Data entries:
----
$ cat src/hw/rtl/bfsa_pkg.sv
`timescale 1ns / 1ps

package bfsa_pkg;

	// Table geometry and field widths.
	localparam int SEG_DEPTH = 64;
	localparam int IDX_W = $clog2(SEG_DEPTH);
	localparam int CNT_W = $clog2(SEG_DEPTH + 1);
	localparam int SIZE_W = 16;
	localparam int ID_W = 8;

	// Disk size after reset.
	localparam logic [SIZE_W-1:0] RESET_DISK = SIZE_W'(1000);

	// Result status codes.
	localparam logic [1:0] STATUS_DONE = 2'd0;
	localparam logic [1:0] STATUS_NOFIT = 2'd1;
	localparam logic [1:0] STATUS_FULL = 2'd2;

	// Request kinds.
	localparam logic KIND_CREATE = 1'b0;
	localparam logic KIND_DELETE = 1'b1;

	// One segment table entry; owner zero marks a free segment.
	typedef struct packed {
		logic [ID_W-1:0]   owner;
		logic [SIZE_W-1:0] start;
		logic [SIZE_W-1:0] size;
	} seg_entry_t;

	// Write port request toward the segment memory.
	typedef struct packed {
		logic              we;
		logic [IDX_W-1:0]  addr;
		seg_entry_t        data;
	} seg_wr_t;

endpackage

$ cat src/hw/rtl/best_fit_segment_allocator_core.sv
`timescale 1ns / 1ps
// Requests are taken one at a time: a new request stalls until the last
// result has been taken. The segment memory is swept once for a scan, once
// more for an entry shift when a create splits a segment, and once for a delete.
// Reset (arst_n low) sets the disk size to 1000 with one free segment;
// a disk size write restores a one-segment table of the written size at once.
module best_fit_segment_allocator_core (
	input  logic                           clk,
	input  logic                           arst_n,
	input  logic                           cfg_we,
	input  logic [bfsa_pkg::SIZE_W-1:0]    cfg_wdata,
	input  logic                           in_valid,
	output logic                           in_stall,
	input  logic                           kind,
	input  logic [bfsa_pkg::ID_W-1:0]      file_id,
	input  logic [bfsa_pkg::SIZE_W-1:0]    file_size,
	output logic                           out_valid,
	input  logic                           out_stall,
	output logic [1:0]                     status,
	output logic [bfsa_pkg::SIZE_W-1:0]    free_total
);

	typedef enum logic [6:0] {
		ST_IDLE    = 7'b0000001,
		ST_SCAN    = 7'b0000010,
		ST_DECIDE  = 7'b0000100,
		ST_SHIFT   = 7'b0001000,
		ST_TAIL    = 7'b0010000,
		ST_DEL     = 7'b0100000,
		ST_DEL_END = 7'b1000000
	} state_t;

	state_t                          state_q;
	logic [bfsa_pkg::SIZE_W-1:0]     disk_q;
	logic [bfsa_pkg::SIZE_W-1:0]     free_q;
	logic [bfsa_pkg::CNT_W-1:0]      seg_count_q;
	logic                            v0_q;
	logic [bfsa_pkg::ID_W-1:0]       req_id_q;
	logic [bfsa_pkg::SIZE_W-1:0]     req_size_q;
	logic [bfsa_pkg::CNT_W-1:0]      iss_q;
	logic                            rd_vld_s1;
	logic [bfsa_pkg::IDX_W-1:0]      rd_idx_s1;
	logic                            rd_v0_s1;
	logic                            found_q;
	logic [bfsa_pkg::IDX_W-1:0]      best_idx_q;
	bfsa_pkg::seg_entry_t            best_q;
	logic                            matched_q;
	bfsa_pkg::seg_entry_t            pend_q;
	logic                            pend_vld_q;
	logic [bfsa_pkg::IDX_W-1:0]      wr_idx_q;
	logic                            out_valid_q;
	logic [1:0]                      status_q;

	logic                            rd_issue;
	logic [bfsa_pkg::IDX_W-1:0]      raddr;
	bfsa_pkg::seg_entry_t            ram_rdata;
	bfsa_pkg::seg_entry_t            rd_eff;
	bfsa_pkg::seg_entry_t            del_ent;
	logic                            del_match;
	logic                            del_merge;
	logic                            del_flush;
	bfsa_pkg::seg_wr_t               wr;
	logic [bfsa_pkg::SIZE_W-1:0]     rest;
	logic                            split;
	logic                            fit_ok;
	logic [bfsa_pkg::CNT_W-1:0]      best_next;
	logic                            in_xfer;

	// Segment memory.
	bfsa_ram #(
		.WIDTH ($bits(bfsa_pkg::seg_entry_t)),
		.DEPTH (bfsa_pkg::SEG_DEPTH)
	) u_seg_ram (
		.clk   (clk),
		.we    (wr.we),
		.waddr (wr.addr),
		.wdata (wr.data),
		.raddr (raddr),
		.rdata (ram_rdata)
	);

	// A disk size write takes the cycle, so no request transfer goes with it.
	assign in_stall = (state_q != ST_IDLE) || out_valid_q || cfg_we;
	assign in_xfer = in_valid && !in_stall;
	assign out_valid = out_valid_q;
	assign status = status_q;
	assign free_total = free_q;

	// Entry 0 reads as the initial free segment until it is first written.
	always_comb begin
		rd_eff = ram_rdata;
		if (rd_idx_s1 == '0 && !rd_v0_s1) begin
			rd_eff.owner = '0;
			rd_eff.start = '0;
			rd_eff.size = disk_q;
		end
	end

	// Decision terms for the chosen segment.
	assign rest = best_q.size - req_size_q;
	assign split = (rest != '0);
	assign fit_ok = found_q && !(split && seg_count_q == bfsa_pkg::CNT_W'(bfsa_pkg::SEG_DEPTH));
	assign best_next = bfsa_pkg::CNT_W'(best_idx_q) + bfsa_pkg::CNT_W'(1);

	// Read issue: forward sweep for scan and delete, backward for the shift.
	always_comb begin
		rd_issue = 1'b0;
		raddr = iss_q[bfsa_pkg::IDX_W-1:0];
		case (state_q)
			ST_SCAN, ST_DEL: begin
				rd_issue = (iss_q < seg_count_q);
			end
			ST_SHIFT: begin
				rd_issue = (iss_q > best_next);
				raddr = iss_q[bfsa_pkg::IDX_W-1:0] - bfsa_pkg::IDX_W'(1);
			end
			default: begin
				rd_issue = 1'b0;
			end
		endcase
	end

	// Delete stream: free the first match, then fold adjacent free entries.
	always_comb begin
		del_ent = rd_eff;
		del_match = !matched_q && (req_id_q != '0) && (rd_eff.owner == req_id_q);
		if (del_match) begin
			del_ent.owner = '0;
		end
		del_merge = pend_vld_q && (pend_q.owner == '0) && (del_ent.owner == '0);
		del_flush = pend_vld_q && !del_merge;
	end

	// Write port selection.
	always_comb begin
		wr.we = 1'b0;
		wr.addr = best_idx_q;
		wr.data = pend_q;
		case (state_q)
			ST_DECIDE: begin
				wr.we = fit_ok;
				wr.data.owner = req_id_q;
				wr.data.start = best_q.start;
				wr.data.size = req_size_q;
			end
			ST_SHIFT: begin
				wr.we = rd_vld_s1;
				wr.addr = rd_idx_s1 + bfsa_pkg::IDX_W'(1);
				wr.data = rd_eff;
			end
			ST_TAIL: begin
				wr.we = 1'b1;
				wr.addr = best_idx_q + bfsa_pkg::IDX_W'(1);
				wr.data.owner = '0;
				wr.data.start = best_q.start + req_size_q;
				wr.data.size = rest;
			end
			ST_DEL: begin
				wr.we = rd_vld_s1 && del_flush;
				wr.addr = wr_idx_q;
			end
			ST_DEL_END: begin
				wr.we = 1'b1;
				wr.addr = wr_idx_q;
			end
			default: begin
				wr.we = 1'b0;
			end
		endcase
	end

	// Read pipeline stage.
	always_ff @(posedge clk or negedge arst_n) begin
		if (!arst_n) begin
			rd_vld_s1 <= 1'b0;
		end else begin
			rd_vld_s1 <= rd_issue;
		end
	end

	always_ff @(posedge clk) begin
		rd_idx_s1 <= raddr;
		rd_v0_s1 <= v0_q;
	end

	// Request sequencer.
	always_ff @(posedge clk or negedge arst_n) begin
		if (!arst_n) begin
			state_q <= ST_IDLE;
			disk_q <= bfsa_pkg::RESET_DISK;
			free_q <= bfsa_pkg::RESET_DISK;
			seg_count_q <= bfsa_pkg::CNT_W'(1);
			v0_q <= 1'b0;
			out_valid_q <= 1'b0;
			status_q <= bfsa_pkg::STATUS_DONE;
		end else begin
			if (out_valid_q && !out_stall) begin
				out_valid_q <= 1'b0;
			end
			if (wr.we && wr.addr == '0) begin
				v0_q <= 1'b1;
			end
			case (state_q)
				ST_IDLE: begin
					if (cfg_we) begin
						disk_q <= cfg_wdata;
						free_q <= cfg_wdata;
						seg_count_q <= bfsa_pkg::CNT_W'(1);
						v0_q <= 1'b0;
					end else if (in_xfer) begin
						if (kind == bfsa_pkg::KIND_DELETE) begin
							state_q <= ST_DEL;
						end else if (file_id == '0 || file_size == '0) begin
							status_q <= bfsa_pkg::STATUS_NOFIT;
							out_valid_q <= 1'b1;
						end else begin
							state_q <= ST_SCAN;
						end
					end
				end
				ST_SCAN: begin
					if (!rd_issue && !rd_vld_s1) begin
						state_q <= ST_DECIDE;
					end
				end
				ST_DECIDE: begin
					if (!found_q) begin
						status_q <= bfsa_pkg::STATUS_NOFIT;
						out_valid_q <= 1'b1;
						state_q <= ST_IDLE;
					end else if (!fit_ok) begin
						status_q <= bfsa_pkg::STATUS_FULL;
						out_valid_q <= 1'b1;
						state_q <= ST_IDLE;
					end else begin
						free_q <= free_q - req_size_q;
						if (split) begin
							state_q <= ST_SHIFT;
						end else begin
							status_q <= bfsa_pkg::STATUS_DONE;
							out_valid_q <= 1'b1;
							state_q <= ST_IDLE;
						end
					end
				end
				ST_SHIFT: begin
					if (!rd_issue && !rd_vld_s1) begin
						state_q <= ST_TAIL;
					end
				end
				ST_TAIL: begin
					seg_count_q <= seg_count_q + bfsa_pkg::CNT_W'(1);
					status_q <= bfsa_pkg::STATUS_DONE;
					out_valid_q <= 1'b1;
					state_q <= ST_IDLE;
				end
				ST_DEL: begin
					if (rd_vld_s1 && del_match) begin
						free_q <= free_q + rd_eff.size;
					end
					if (!rd_issue && !rd_vld_s1) begin
						state_q <= ST_DEL_END;
					end
				end
				ST_DEL_END: begin
					seg_count_q <= bfsa_pkg::CNT_W'(wr_idx_q) + bfsa_pkg::CNT_W'(1);
					status_q <= bfsa_pkg::STATUS_DONE;
					out_valid_q <= 1'b1;
					state_q <= ST_IDLE;
				end
				default: begin
					state_q <= ST_IDLE;
				end
			endcase
		end
	end

	// Request capture, sweep counters, best-fit search and delete compaction.
	always_ff @(posedge clk) begin
		if (rd_issue) begin
			iss_q <= (state_q == ST_SHIFT) ? iss_q - bfsa_pkg::CNT_W'(1)
				: iss_q + bfsa_pkg::CNT_W'(1);
		end
		case (state_q)
			ST_IDLE: begin
				req_id_q <= file_id;
				req_size_q <= file_size;
				iss_q <= '0;
				found_q <= 1'b0;
				matched_q <= 1'b0;
				pend_vld_q <= 1'b0;
				wr_idx_q <= '0;
			end
			ST_SCAN: begin
				if (rd_vld_s1 && rd_eff.owner == '0 && rd_eff.size >= req_size_q
						&& (!found_q || rd_eff.size < best_q.size)) begin
					found_q <= 1'b1;
					best_idx_q <= rd_idx_s1;
					best_q <= rd_eff;
				end
			end
			ST_DECIDE: begin
				iss_q <= seg_count_q;
			end
			ST_DEL: begin
				if (rd_vld_s1) begin
					if (del_match) begin
						matched_q <= 1'b1;
					end
					pend_vld_q <= 1'b1;
					if (del_merge) begin
						pend_q.size <= pend_q.size + del_ent.size;
					end else begin
						pend_q <= del_ent;
					end
					if (del_flush) begin
						wr_idx_q <= wr_idx_q + bfsa_pkg::IDX_W'(1);
					end
				end
			end
			default: begin
			end
		endcase
	end

	// The table never goes empty and never exceeds its depth.
	assert property (@(posedge clk) disable iff (!arst_n)
		seg_count_q != '0 && seg_count_q <= bfsa_pkg::CNT_W'(bfsa_pkg::SEG_DEPTH))
		else $error("segment count out of range");

	// A finished result waits only while the sequencer is idle.
	assert property (@(posedge clk) disable iff (!arst_n)
		out_valid_q |-> state_q == ST_IDLE)
		else $error("result pending while a request is in work");

	// Shift writes stay strictly above the chosen segment.
	assert property (@(posedge clk) disable iff (!arst_n)
		(wr.we && state_q == ST_SHIFT) |-> wr.addr > best_idx_q)
		else $error("shift write overlaps the allocated segment");

	// Compaction writes never overtake the entry being read.
	assert property (@(posedge clk) disable iff (!arst_n)
		(wr.we && state_q == ST_DEL) |-> wr.addr < rd_idx_s1)
		else $error("compaction write ahead of read");

endmodule

$ cat src/hw/rtl/bfsa_ram.sv
`timescale 1ns / 1ps

module bfsa_ram #(
	parameter int WIDTH = 8,
	parameter int DEPTH = 16
) (
	input  logic                     clk,
	input  logic                     we,
	input  logic [$clog2(DEPTH)-1:0] waddr,
	input  logic [WIDTH-1:0]         wdata,
	input  logic [$clog2(DEPTH)-1:0] raddr,
	output logic [WIDTH-1:0]         rdata
);

	logic [WIDTH-1:0] mem [DEPTH];

	// One write port and one registered read port.
	always_ff @(posedge clk) begin
		if (we) begin
			mem[waddr] <= wdata;
		end
		rdata <= mem[raddr];
	end

endmodule

$ cat config.mk
export PLATFORM = sky130hd
export DESIGN_NAME = best_fit_segment_allocator_core
export DESIGN_NICKNAME = d
export VERILOG_FILES = /design/src/hw/rtl/bfsa_pkg.sv /design/src/hw/rtl/best_fit_segment_allocator_core.sv /design/src/hw/rtl/bfsa_ram.sv
export SDC_FILE = /design/constraint.sdc
export NUM_CORES = 2
export LEC_CHECK = 0
export ABC_AREA = 1
export BUFFER_PORTS_ARGS = -buffer_cell sky130_fd_sc_hd__buf_2
export CAP_MARGIN = 5
export CORE_ASPECT_RATIO = 2
export CORE_MARGIN = 2
export CORE_UTILIZATION = 50
export DETAILED_ROUTE_END_ITERATION = 8
export GPL_ROUTABILITY_DRIVEN = 1
export PLACE_DENSITY = 0.65
export SETUP_SLACK_MARGIN = 0.05
export SLEW_MARGIN = 20
export SYNTH_ARGS = -nofsm -noshare
export SYNTH_HDL_FRONTEND = slang
export SYNTH_HIERARCHICAL = 1
export SYNTH_SLANG_ARGS = --single-unit
$ cat constraint.sdc
create_clock -name clk -period 16.16 [get_ports clk]
set_input_delay 3.232 -clock clk [delete_from_list [all_inputs] [get_ports clk]]
set_output_delay 3.232 -clock clk [all_outputs]
set_load 0.01 [all_outputs]
==> qor.csv <==
stage;metric;value;unit
sta;fin_crit_sh;44.2;%
global_routing;overflow;0;
detailed_routing;ant_nets;0;
die;dieArea;151000;um2
detailed_routing;drc;0;
sta;fmax;140;MHz
clock_tree;clockBufferDepth;4;
yosys;syn_area_per_cell;10.9;um2
clock_tree;postCtsSetupRepairBufs;0;
critical_path;critPathRequiredTime;12.93;ns
pwr;pwr_density_cell;175;nW/um2
final_layout;drive_gt1_share;8.36;%
hold_path;worstHoldStart;v0_q;
final_layout;instances_no_fill;8607;
final_layout;fillers;12256;
detailed_routing;drt-total-wl;211000;um
placement;dp_cells;8352;
yosys;syn_nets;6921;
clock_tree;clock-sinks;1704;
pwr;p_leak;0.0297;uW
critical_path;arrival;3.91;ns
global_routing;grt_usage;27.5;%
global_routing;grt_pass1_vias;49503;
sta;hold_viol;0;
die;die_h;548;um
critical_path;cp-start-kind;input pin;
sta;tightestPinTransition;1.37;ns
sta;finalSetupTns;0;ns
clock_tree;clockRootBuffer;clkbuf_16;
detailed_routing;wl_per_cell;24.5;um
clock_tree;cts_resized;0;
global_routing;grt_pass1_wl;310000;um
critical_path;reg2reg_from;state_q[0];
clock_tree;clock_latency;0.80;ns
sta;rsz0062_at_grt;false;
clock_tree;cts_made_buffers;148;
die;die_width;276;um
die;initial_utilization;50.3;%
sta;worst_hold_slack;0.387;ns
detailed_routing;drtIter0Drc;4840;
critical_path;critPathKind;in2out;
final_layout;multi_input_area;20800;um2
global_routing;grt_max_degree;211;
hold_path;hp-class;reg2reg;
global_routing;antenna_found_initial;3;
sta;slew_viol_final;0;
die;coreArea;147000;um2
sta;fin_worst_skew;0.0571;ns
yosys;synth_area;74100;um2
sta;final-setup-viol-count;0;
final_layout;layout_commonest_cell;nand2_1;
die;rows;199;
final_layout;syn_to_final_growth;8.87;%
final_layout;final_util;54.8;%
clock_tree;clk_pin_slew;0.07;ns
critical_path;cp-end-kind;output pin;
die;io_pins;66;
clock_tree;postCtsHoldBufs;0;
final_layout;final_cell_mix;nand2_1 (2119), edfxtp_1 (1622), nand3_1 (1500), inv_1 (194), clkbuf_16 (151);
placement;placement.io_buffers;65;
yosys;ys.warnings.count;6;
placement;gp_congestion;0.961;
detailed_routing;firstDrtPassIters;6;
detailed_routing;vias;50285;
status;status;finished clean;
sta;period_needed;7.14;ns
pwr;irDropWorstVdd;165;uV
job;drv_cap;0;
clock_tree;cts_tree;built;
placement;dp_hpwl;124000;um
critical_path;startpoint;cfg_we;
final_layout;ff_latch_area;50600;um2
yosys;syn_inst;6771;
final_layout;fin_nets;6743;
sta;max_slew_margin;8.96;%
detailed_routing;via_per_inst;5.84;
critical_path;crit_path_max_fanout;4;
clock_tree;cts_htree_levels;4;
-- per-stage QoR --
step           instance area [um2]  power [uW]  setup slack [ns]
2_1_floorplan                74100        9020              9.28
3_3_place_gp                 76100       10600              9.04
3_5_place_dp                 76100       10700              9.02
4_1_cts                      80600       14100              9.02
5_1_grt                      80600       14800              8.95
6_report                     80600       14100              9.02
-- final timing paths --
path	end	slack [ns]	depth (start not counted)
worst min-delay path	rd_v0_s1	0.39	0
worst max-delay path	in_stall	9.02	4
max in group asynchronous	disk_q[11]	12.96	2
worst max register to register	u_seg_ram/rdata[33]	9.81	18
min in group asynchronous	seg_count_q[1]	2.58	2
worst min register to register	rd_v0_s1	0.39	0
-- power by group --
part / switching (uW) / internal, uW
registers: 130 / 5070
clock network: 1550 / 1880
logic: 3980 / 1470
total: 5660 / 8420
-- state kept, by name (all words and copies together) (netlist names), 7 cells and up --
signal           count
pend_q              24
seg_count_q          7
iss_q                7
u_seg_ram/mem     1536
best_q              16
u_seg_ram/rdata     24
req_id_q             8
free_total          16
disk_q              16
req_size_q          16
state_q              7
-- layer usage --
| metal | track usage, % | routed length, um | vias up |
|---|---|---|---|
| met5 | 0 | 13 | - |
| met4 | 19.5 | 16400 | 2 |
| met3 | 3.06 | 13100 | 570 |
| met2 | 49.5 | 109000 | 2102 |
| met1 | 30.2 | 72700 | 24494 |
| li1 | - | - | 23117 |
-- worst max-delay path, cell delays in order --
cell     delay (ns)
buf_2          0.10
nor2_1         0.34
nand2_1        0.08
buf_2          0.15
-- area by class of cell --
| class | count | area share (%) |
|---|---|---|
| multi-input cells | 4321 | 25.8 |
| well taps | 1909 | 2.96 |
| flip-flops and latches | 1704 | 62.8 |
| inverters | 210 | 1.01 |
| clock inverters | 71 | 0.757 |
| diodes | 1 | 0.00310 |
| clock buffers | 183 | 4.86 |
| repair buffers | 208 | 1.80 |
Power figures use the tool's default switching activity.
----
ACTION ITEM: All lines from the top of the data through the line containing "Result status codes." need to be retyped exactly, and nothing more.

SOLUTION:
$ cat src/hw/rtl/bfsa_pkg.sv
`timescale 1ns / 1ps

package bfsa_pkg;

	// Table geometry and field widths.
	localparam int SEG_DEPTH = 64;
	localparam int IDX_W = $clog2(SEG_DEPTH);
	localparam int CNT_W = $clog2(SEG_DEPTH + 1);
	localparam int SIZE_W = 16;
	localparam int ID_W = 8;

	// Disk size after reset.
	localparam logic [SIZE_W-1:0] RESET_DISK = SIZE_W'(1000);

	// Result status codes.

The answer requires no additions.